■ **AVAILABLE DATA**
[src/ksc_pkg.sv]
// ----------------------------------------------------------------------------
// Keyed slot cache package
// Shared widths, entry layout, status codes and scan result bundle.
// ----------------------------------------------------------------------------
package ksc_pkg;

    localparam int KEY_W       = 32;
    localparam int TIME_W      = 48;
    localparam int SIZE_W      = 4;
    localparam int COUNT_OUT_W = 4;
    localparam int IN_TDATA_W  = 88;
    localparam int OUT_TDATA_W = 40;

    localparam logic [SIZE_W-1:0] CACHE_SIZE_RST = 4'd3;

    // Result status codes
    typedef enum logic [1:0] {
        ST_CURRENT = 2'd0,
        ST_HIT     = 2'd1,
        ST_LOADED  = 2'd2,
        ST_FAILED  = 2'd3
    } t_status;

    // One cache entry as held in the memory
    typedef struct packed {
        logic [KEY_W-1:0]  key;
        logic [TIME_W-1:0] ld_time;
    } t_entry;

    // Summary of one pass over the cache
    typedef struct packed {
        logic              hit;
        logic [TIME_W-1:0] hit_time;
        logic              vic_found;
        logic [KEY_W-1:0]  vic_key;
    } t_scan_res;

endpackage

[src/ksc_store.sv]
// ----------------------------------------------------------------------------
// Keyed slot cache entry store
// One write port, one read port with registered read data.
// ----------------------------------------------------------------------------
module ksc_store
    import ksc_pkg::*;
#(
    parameter int CACHE_DEPTH = 8
) (
    input  logic                                  i_clk,
    input  logic                                  i_wr_en,
    input  logic [(CACHE_DEPTH>1 ? $clog2(CACHE_DEPTH) : 1)-1:0] i_wr_addr,
    input  t_entry                                i_wr_data,
    input  logic                                  i_rd_en,
    input  logic [(CACHE_DEPTH>1 ? $clog2(CACHE_DEPTH) : 1)-1:0] i_rd_addr,
    output t_entry                                o_rd_data
);

    t_entry r_mem [CACHE_DEPTH];
    t_entry r_rd_data;

    // Write entry
    always_ff @(posedge i_clk) begin
        if (i_wr_en) begin
            r_mem[i_wr_addr] <= i_wr_data;
        end
    end

    // Read entry; data comes out of a register in the next cycle
    always_ff @(posedge i_clk) begin
        if (i_rd_en) begin
            r_rd_data <= r_mem[i_rd_addr];
        end
    end

    assign o_rd_data = r_rd_data;

endmodule

[src/ksc_scan.sv]
// ----------------------------------------------------------------------------
// Keyed slot cache scanner
// Walks every slot once, finds the key match and the oldest other entry.
// ----------------------------------------------------------------------------
module ksc_scan
    import ksc_pkg::*;
#(
    parameter int CACHE_DEPTH = 8
) (
    input  logic                   i_clk,
    input  logic                   i_rst_n,
    input  logic                   i_start,
    input  logic [KEY_W-1:0]       i_key,
    input  logic [CACHE_DEPTH-1:0] i_valid,
    output logic                   o_rd_en,
    output logic [(CACHE_DEPTH>1 ? $clog2(CACHE_DEPTH) : 1)-1:0] o_rd_addr,
    input  t_entry                 i_rd_data,
    output logic                   o_done,
    output t_scan_res              o_res,
    output logic [(CACHE_DEPTH>1 ? $clog2(CACHE_DEPTH) : 1)-1:0] o_hit_idx,
    output logic [(CACHE_DEPTH>1 ? $clog2(CACHE_DEPTH) : 1)-1:0] o_vic_idx
);

    localparam int IDX_W = (CACHE_DEPTH > 1) ? $clog2(CACHE_DEPTH) : 1;
    localparam logic [IDX_W-1:0] LAST_IDX = IDX_W'(CACHE_DEPTH - 1);

    logic              r_busy;
    logic [IDX_W-1:0]  r_addr;
    logic              r_pend;
    logic [IDX_W-1:0]  r_pidx;
    logic              r_done;
    logic [KEY_W-1:0]  r_key;
    t_scan_res         r_res;
    logic [TIME_W-1:0] r_vic_time;
    logic [IDX_W-1:0]  r_hit_idx;
    logic [IDX_W-1:0]  r_vic_idx;

    logic slot_valid;
    logic slot_match;
    logic slot_older;

    // Compare the slot whose data just came back
    always_comb begin
        slot_valid = r_pend && i_valid[r_pidx];
        slot_match = slot_valid && (i_rd_data.key == r_key);
        slot_older = !r_res.vic_found
                     || (i_rd_data.ld_time < r_vic_time)
                     || ((i_rd_data.ld_time == r_vic_time) && (i_rd_data.key < r_res.vic_key));
    end

    // Issue reads and track hit and oldest entry
    always_ff @(posedge i_clk) begin
        if (!i_rst_n) begin
            r_busy          <= 1'b0;
            r_addr          <= '0;
            r_pend          <= 1'b0;
            r_pidx          <= '0;
            r_done          <= 1'b0;
            r_res.hit       <= 1'b0;
            r_res.vic_found <= 1'b0;
        end else begin
            r_done <= r_pend && (r_pidx == LAST_IDX);
            r_pend <= r_busy;
            r_pidx <= r_addr;
            if (i_start) begin
                r_busy          <= 1'b1;
                r_addr          <= '0;
                r_key           <= i_key;
                r_res.hit       <= 1'b0;
                r_res.vic_found <= 1'b0;
            end else begin
                if (r_busy) begin
                    if (r_addr == LAST_IDX) begin
                        r_busy <= 1'b0;
                    end else begin
                        r_addr <= r_addr + 1'b1;
                    end
                end
                if (slot_match) begin
                    // first match wins; keys are unique in the cache
                    if (!r_res.hit) begin
                        r_res.hit      <= 1'b1;
                        r_res.hit_time <= i_rd_data.ld_time;
                        r_hit_idx      <= r_pidx;
                    end
                end else if (slot_valid && slot_older) begin
                    r_res.vic_found <= 1'b1;
                    r_res.vic_key   <= i_rd_data.key;
                    r_vic_time      <= i_rd_data.ld_time;
                    r_vic_idx       <= r_pidx;
                end
            end
        end
    end

    assign o_rd_en   = r_busy;
    assign o_rd_addr = r_addr;
    assign o_done    = r_done;
    assign o_res     = r_res;
    assign o_hit_idx = r_hit_idx;
    assign o_vic_idx = r_vic_idx;

endmodule

[src/keyed_slot_cache_oldest_evict_unit.sv]
// ----------------------------------------------------------------------------
// Keyed slot cache with oldest-first eviction
// One current slot plus a fully associative cache held in a memory.
// ----------------------------------------------------------------------------
// Each accepted request scans every slot with one memory read per slot, then
//   commits its result; a key that is already current skips the scan. A new
//   request is taken only when idle, after the previous result is committed.
// Reset: control, valid bits, current slot cleared; cache_size returns to 3.
//   Memory contents are not cleared; only valid slots are ever used.
module keyed_slot_cache_oldest_evict_unit
    import ksc_pkg::*;
#(
    parameter int CACHE_DEPTH = 8
) (
    input  logic                   i_clk,
    input  logic                   i_rst_n,
    input  logic                   i_cfg_wr_en,
    input  logic [SIZE_W-1:0]      i_cfg_wr_data,   // cache_size
    input  logic                   s_axis_tvalid,
    output logic                   s_axis_tready,
    // [31:0] request_key, [79:32] now_time, [80] load_ok, [87:81] zero
    input  logic [IN_TDATA_W-1:0]  s_axis_tdata,
    output logic                   m_axis_tvalid,
    input  logic                   m_axis_tready,
    // [1:0] status, [2] discarded_valid, [34:3] discarded_key,
    // [38:35] cache_count, [39] is_loaded
    output logic [OUT_TDATA_W-1:0] m_axis_tdata
);

    localparam int IDX_W = (CACHE_DEPTH > 1) ? $clog2(CACHE_DEPTH) : 1;
    localparam int CNT_W = $clog2(CACHE_DEPTH + 1);
    localparam int CMP_W = (CNT_W > SIZE_W) ? CNT_W : SIZE_W;

    typedef enum logic [1:0] {
        S_IDLE,
        S_SCAN,
        S_COMMIT
    } t_state;

    t_state                  r_state;
    logic [SIZE_W-1:0]       r_cfg;
    logic [CACHE_DEPTH-1:0]  r_valid;
    logic [CNT_W-1:0]        r_count;
    logic [KEY_W-1:0]        r_cur_key;
    logic [TIME_W-1:0]       r_cur_time;
    logic                    r_cur_loaded;
    logic [KEY_W-1:0]        r_req_key;
    logic [TIME_W-1:0]       r_now;
    logic                    r_ok;
    logic                    r_same;
    logic                    r_out_valid;
    logic [OUT_TDATA_W-1:0]  r_out_data;

    logic [KEY_W-1:0]        in_key;
    logic                    accept;
    logic                    in_same;
    logic                    out_free;

    logic                    rd_en;
    logic [IDX_W-1:0]        rd_addr;
    t_entry                  rd_data;
    logic                    scan_done;
    t_scan_res               scan_res;
    logic [IDX_W-1:0]        hit_idx;
    logic [IDX_W-1:0]        vic_idx;

    logic [CMP_W-1:0]        eff_size;
    logic [CNT_W-1:0]        cnt_ah;
    logic [CACHE_DEPTH-1:0]  valid_ah;
    logic                    push;
    logic                    drop;
    logic                    evict;
    logic [CACHE_DEPTH-1:0]  valid_ev;
    logic [IDX_W-1:0]        free_idx;
    logic [CACHE_DEPTH-1:0]  n_valid;
    logic [CNT_W-1:0]        n_count;
    logic [CMP_W-1:0]        cnt_ext;
    logic                    commit;
    logic                    wr_en;
    t_entry                  wr_data;
    t_status                 n_status;
    logic                    n_disc_v;
    logic [KEY_W-1:0]        n_disc_k;
    logic [KEY_W-1:0]        n_cur_key;
    logic [TIME_W-1:0]       n_cur_time;
    logic                    n_cur_loaded;

    // Input handshake and already-current check
    assign in_key        = s_axis_tdata[31:0];
    assign s_axis_tready = (r_state == S_IDLE);
    assign accept        = s_axis_tvalid && s_axis_tready;
    assign in_same       = r_cur_loaded && (r_cur_key == in_key);
    assign out_free      = !r_out_valid || m_axis_tready;
    assign commit        = (r_state == S_COMMIT) && out_free;

    ksc_store #(
        .CACHE_DEPTH (CACHE_DEPTH)
    ) u_store (
        .i_clk     (i_clk),
        .i_wr_en   (wr_en),
        .i_wr_addr (free_idx),
        .i_wr_data (wr_data),
        .i_rd_en   (rd_en),
        .i_rd_addr (rd_addr),
        .o_rd_data (rd_data)
    );

    ksc_scan #(
        .CACHE_DEPTH (CACHE_DEPTH)
    ) u_scan (
        .i_clk     (i_clk),
        .i_rst_n   (i_rst_n),
        .i_start   (accept && !in_same),
        .i_key     (in_key),
        .i_valid   (r_valid),
        .o_rd_en   (rd_en),
        .o_rd_addr (rd_addr),
        .i_rd_data (rd_data),
        .o_done    (scan_done),
        .o_res     (scan_res),
        .o_hit_idx (hit_idx),
        .o_vic_idx (vic_idx)
    );

    // Work out the push of the old current entry
    always_comb begin
        eff_size = (CMP_W'(r_cfg) > CMP_W'(CACHE_DEPTH)) ? CMP_W'(CACHE_DEPTH)
                                                         : CMP_W'(r_cfg);
        valid_ah = r_valid;
        if (scan_res.hit) begin
            valid_ah[hit_idx] = 1'b0;
        end
        cnt_ah = r_count - CNT_W'(scan_res.hit);
        drop   = r_cur_loaded && (eff_size == '0);
        push   = r_cur_loaded && (eff_size != '0);
        evict  = push && scan_res.vic_found && (CMP_W'(cnt_ah) >= eff_size);
        valid_ev = valid_ah;
        if (evict) begin
            valid_ev[vic_idx] = 1'b0;
        end
        // lowest free slot
        free_idx = '0;
        for (int i = CACHE_DEPTH - 1; i >= 0; i--) begin
            if (!valid_ev[i]) begin
                free_idx = IDX_W'(i);
            end
        end
        n_valid = valid_ev;
        if (push) begin
            n_valid[free_idx] = 1'b1;
        end
        n_count = cnt_ah - CNT_W'(evict) + CNT_W'(push);
        wr_en   = commit && !r_same && push;
        wr_data = '{key: r_cur_key, ld_time: r_cur_time};
    end

    // Work out the new current slot and result fields
    always_comb begin
        n_disc_v     = 1'b0;
        n_disc_k     = '0;
        n_cur_key    = r_cur_key;
        n_cur_time   = r_cur_time;
        n_cur_loaded = r_cur_loaded;
        if (r_same) begin
            n_status = ST_CURRENT;
        end else begin
            if (scan_res.hit) begin
                n_status     = ST_HIT;
                n_cur_key    = r_req_key;
                n_cur_time   = scan_res.hit_time;
                n_cur_loaded = 1'b1;
            end else if (r_ok) begin
                n_status     = ST_LOADED;
                n_cur_key    = r_req_key;
                n_cur_time   = r_now;
                n_cur_loaded = 1'b1;
            end else begin
                n_status     = ST_FAILED;
                n_cur_key    = '0;
                n_cur_time   = '0;
                n_cur_loaded = 1'b0;
            end
            if (drop) begin
                n_disc_v = 1'b1;
                n_disc_k = r_cur_key;
            end else if (evict) begin
                n_disc_v = 1'b1;
                n_disc_k = scan_res.vic_key;
            end
        end
        cnt_ext = r_same ? CMP_W'(r_count) : CMP_W'(n_count);
    end

    // Hold state, current slot, cache bookkeeping and output word
    always_ff @(posedge i_clk) begin
        if (!i_rst_n) begin
            r_state      <= S_IDLE;
            r_cfg        <= CACHE_SIZE_RST;
            r_valid      <= '0;
            r_count      <= '0;
            r_cur_key    <= '0;
            r_cur_time   <= '0;
            r_cur_loaded <= 1'b0;
            r_out_valid  <= 1'b0;
        end else begin
            if (i_cfg_wr_en) begin
                r_cfg <= i_cfg_wr_data;
            end
            // Load a new word on commit, else drop the one taken downstream
            if (commit) begin
                r_out_valid <= 1'b1;
            end else if (r_out_valid && m_axis_tready) begin
                r_out_valid <= 1'b0;
            end
            unique case (r_state)
                S_IDLE: begin
                    if (accept) begin
                        r_req_key <= in_key;
                        r_now     <= s_axis_tdata[79:32];
                        r_ok      <= s_axis_tdata[80];
                        r_same    <= in_same;
                        r_state   <= in_same ? S_COMMIT : S_SCAN;
                    end
                end
                S_SCAN: begin
                    if (scan_done) begin
                        r_state <= S_COMMIT;
                    end
                end
                S_COMMIT: begin
                    if (out_free) begin
                        if (!r_same) begin
                            r_valid      <= n_valid;
                            r_count      <= n_count;
                            r_cur_key    <= n_cur_key;
                            r_cur_time   <= n_cur_time;
                            r_cur_loaded <= n_cur_loaded;
                        end
                        r_out_data  <= {n_cur_loaded, cnt_ext[COUNT_OUT_W-1:0],
                                        n_disc_k, n_disc_v, n_status};
                        r_state     <= S_IDLE;
                    end
                end
                default: begin
                    r_state <= S_IDLE;
                end
            endcase
        end
    end

    assign m_axis_tvalid = r_out_valid;
    assign m_axis_tdata  = r_out_data;

endmodule

[config.mk]
export PLATFORM = sky130hd
export DESIGN_NAME = keyed_slot_cache_oldest_evict_unit
export DESIGN_NICKNAME = d
export VERILOG_FILES = /design/src/ksc_pkg.sv /design/src/ksc_store.sv /design/src/ksc_scan.sv /design/src/keyed_slot_cache_oldest_evict_unit.sv
export SDC_FILE = /design/constraint.sdc
export NUM_CORES = 1
export LEC_CHECK = 0
export BUFFER_PORTS_ARGS = -buffer_cell sky130_fd_sc_hd__buf_4
export CAP_MARGIN = 20
export CORE_MARGIN = 2
export CORE_UTILIZATION = 65
export DETAILED_ROUTE_END_ITERATION = 10
export PLACE_DENSITY_LB_ADDON = 0.25
export SETUP_SLACK_MARGIN = 0.15
export SLEW_MARGIN = 20
export SYNTH_ARGS = -nofsm -noshare
export SYNTH_HDL_FRONTEND = slang
export SYNTH_SLANG_ARGS = --single-unit
[constraint.sdc]
create_clock -name i_clk -period 13.8 [get_ports i_clk]
set_input_delay 2.07 -clock i_clk [delete_from_list [all_inputs] [get_ports i_clk]]
set_output_delay 2.07 -clock i_clk [all_outputs]
set_load 0.01 [all_outputs]
==> flow_metrics.env, run 1 <==
export IMPL_portBuffers=131
export IMPL_cts_repair_resized=0
export IMPL_first_iter_violations=2438
export IMPL_clkTransAtPathRegs_ns=0.06
export IMPL_syn_area_um2=43100
export IMPL_synth_top_family_by_area="multiplexers"
export IMPL_critical_path_buf_inv_count=4
export IMPL_num_vias=22423
export IMPL_syn_to_final_growth_pct=12.8
export IMPL_instances_no_fill=3411
export IMPL_grt_pass1_vias=23535
export IMPL_synth_simple_gate_area_share_pct=3.89
export IMPL_dp_hpwl_mm=51.0
export IMPL_drcViolationCount=0
export IMPL_cp_common_cell="ha_1"
export IMPL_grt_max_degree=81
export IMPL_path_max_fanout=80
export IMPL_path_delay_family="compound AO/OA/AOI/OAI gates"
export IMPL_cp_required_ns=14.08
export IMPL_finalSetupTns_ns=0
export IMPL_leakagePower_nw=16.8
export IMPL_slowest_delay_ns=0.84
export IMPL_hold_viol_final=0
export IMPL_routabilityCongestion=0.928
export IMPL_crit_path_cell_trace="inv_1, ha_1, ha_1, inv_1, ha_1, a2111oi_4, or3_4, inv_4, a311o_1, a311oi_4, o21ai_0, inv_6"
export IMPL_synthFlopType="edfxtp_1"
export IMPL_multiInputGateArea_um2=9940
export IMPL_setup_violations=0
export IMPL_cp_slowest_cell="inv_6"
export IMPL_clk_latency_ns=0.67
export IMPL_synthXorXnorAreaFrac_pct=1.42
export IMPL_hold_buffers=0
export IMPL_vdd_ir_drop_max_uv=99.4
export IMPL_drive_gt1_share_pct=23.3
export IMPL_numCtsBuffers=105
export IMPL_die_area_um2=68400
export IMPL_finalCritPeriodShare_pct=35.7
export IMPL_dp_cells=3210
export IMPL_postRouteAntennaNets=0
export IMPL_chipHeight_um=262
export IMPL_async_flop_share_pct=0
export IMPL_wl_mm=96.1
export IMPL_fin_ws_ns=8.87
export IMPL_skew_ns=0.0189
export IMPL_status="complete, no violations"
export IMPL_synth_seq_cells=1119
export IMPL_synth_net_count=2472
export IMPL_synth_fa_ha_area_share_pct=2.69
export IMPL_grt_overflow=0
export IMPL_die_x_um=262
export IMPL_hp_class="reg -> reg"
export IMPL_yosys_warnings=0
export IMPL_cts_tree="yes"
export IMPL_n_fill_cell=3605
export IMPL_htreeDepth=3
export IMPL_yosys_area_top_type="edfxtp_1"
export IMPL_end_kind="flip-flop"
export IMPL_maxCapViolations=0
export IMPL_worstMarginPinSlew_ns=1.15
export IMPL_clock_sinks=1119
export IMPL_antenna_found_initial=2
export IMPL_yosysTopAreaCellShare_pct=70.2
export IMPL_synth_edf_count=1008
export IMPL_slew_violations=0
export IMPL_fmax_mhz=203
export IMPL_track_usage_pct=28.7
export IMPL_max_slew_margin_pct=21.1
export IMPL_arrival_ns=5.21
export IMPL_core_area_um2=65700
export IMPL_synthTopCellsByArea="edfxtp_1 (70%), mux4_2 (8.5%), dfxtp_1 (5.2%), ha_1 (2.6%), mux2_2 (2.2%)"
export IMPL_dr_pass1_iters=7
export IMPL_place_ws_ns=8.35
export IMPL_synth_compound_area_share_pct=4.08
export IMPL_initial_core_util_pct=65.6
export IMPL_yosysSeqAreaShare_pct=75.3
export IMPL_routedWlPerCell_um=28.2
export IMPL_synthMuxAreaShare_pct=10.8
export IMPL_synth_distinct_cells=63
export IMPL_root_buffer="clkbuf_16"
export IMPL_placed_area_um2=45200
export IMPL_fin_nets=2643
export IMPL_rsz0062_at_grt="false"
export IMPL_p_per_area_nw_per_um2=140
export IMPL_post_cts_buffers=0
export IMPL_grt_pass1_wl_mm=143
export IMPL_clock_path_buffers=3
export IMPL_regArea_um2=32500
export IMPL_worst_setup_path_type="reg -> reg"
export IMPL_fin_crit_ns=4.93
export IMPL_pin_count=139
export IMPL_synth_area_per_cell_um2=18.9
export IMPL_synth_cells=2283
export IMPL_rows=94
export IMPL_startpoint_type="flip-flop"
export IMPL_final_cell_area_um2=48600
export IMPL_vias_per_cell=6.57
-- layer usage --
| layer | wire [µm] | vias up | global-route usage, % |
|---|---|---|---|
| li1 | - | 9459 | - |
| met1 | 37300 | 11592 | 39.9 |
| met2 | 48200 | 1170 | 47.1 |
| met3 | 7900 | 202 | 4.74 |
| met4 | 2720 | 0 | 9.53 |
| met5 | 0 | - | 0 |
-- worst register-to-register path, cell delays in order, from the launching register on --
cell and delay (ns):
dfxtp_1 0.32, inv_1 0.06, ha_1 0.22, ha_1 0.36
inv_1 0.09, ha_1 0.32, a2111oi_4 0.54, or3_4 0.26
inv_4 0.19, a311o_1 0.46, a311oi_4 0.47, o21ai_0 0.34
inv_6 0.84
-- layout by cell type, fill, tap and decap left out, types with 33 or more instances in the layout --
master     instances
dfxtp_1          106
buf_4            163
xor2_1            33
mux4_2           162
inv_1             98
clkbuf_16        106
edfxtp_1        1008
mux2_2            84
nor2_1           111
a221oi_1          48
ha_1              91
nor3b_1           49
xnor2_1           37
-- cells by family (layout without fill, tap and decap cells) --
logic type / count (synthesis) / after routing
flops: 1119 / 1119
simple gates: 314 / 314
mux: 253 / 253
compound gates: 232 / 232
buf+inv: 203 / 466
fa+ha+maj: 92 / 92
xor+xnor: 70 / 70
other cells: 0 / 1
-- final timing paths --
kind,from,slack (ns),cells past startpoint,endpoint
max,r_count[0]$_SDFFE_PN0P_,8.87,12,u_store.r_mem[5][33]$_DFFE_PP_
min,u_scan.r_pend$_SDFF_PN0_,0.45,2,u_scan.o_done$_SDFF_PN0_
max reg2reg,r_count[0]$_SDFFE_PN0P_,8.87,12,u_store.r_mem[5][33]$_DFFE_PP_
min reg2reg,u_scan.r_pend$_SDFF_PN0_,0.45,2,u_scan.o_done$_SDFF_PN0_
-- where the power goes --
part,internal (W),switching (W)
Clock,0.00166,0.00123
Sequential,0.00369,0.0000380
Combinational,0.0000763,0.0000964
-- final cells by class --
| class | count | share of cell area [%] |
|---|---|---|
| multi-input cells | 961 | 20.4 |
| diodes | 1 | 0.00514 |
| flip-flops and latches | 1119 | 66.8 |
| inverters | 103 | 0.841 |
| clock inverters | 52 | 1.15 |
| repair buffers | 164 | 2.56 |
| clock buffers | 147 | 5.95 |
| well taps | 864 | 2.22 |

■ **EXERCISE INSTRUCTIONS**
In the material above, show every line where the word "held" turns up.

■ **OUTPUT**
    // One cache entry as held in the memory
// One current slot plus a fully associative cache held in a memory.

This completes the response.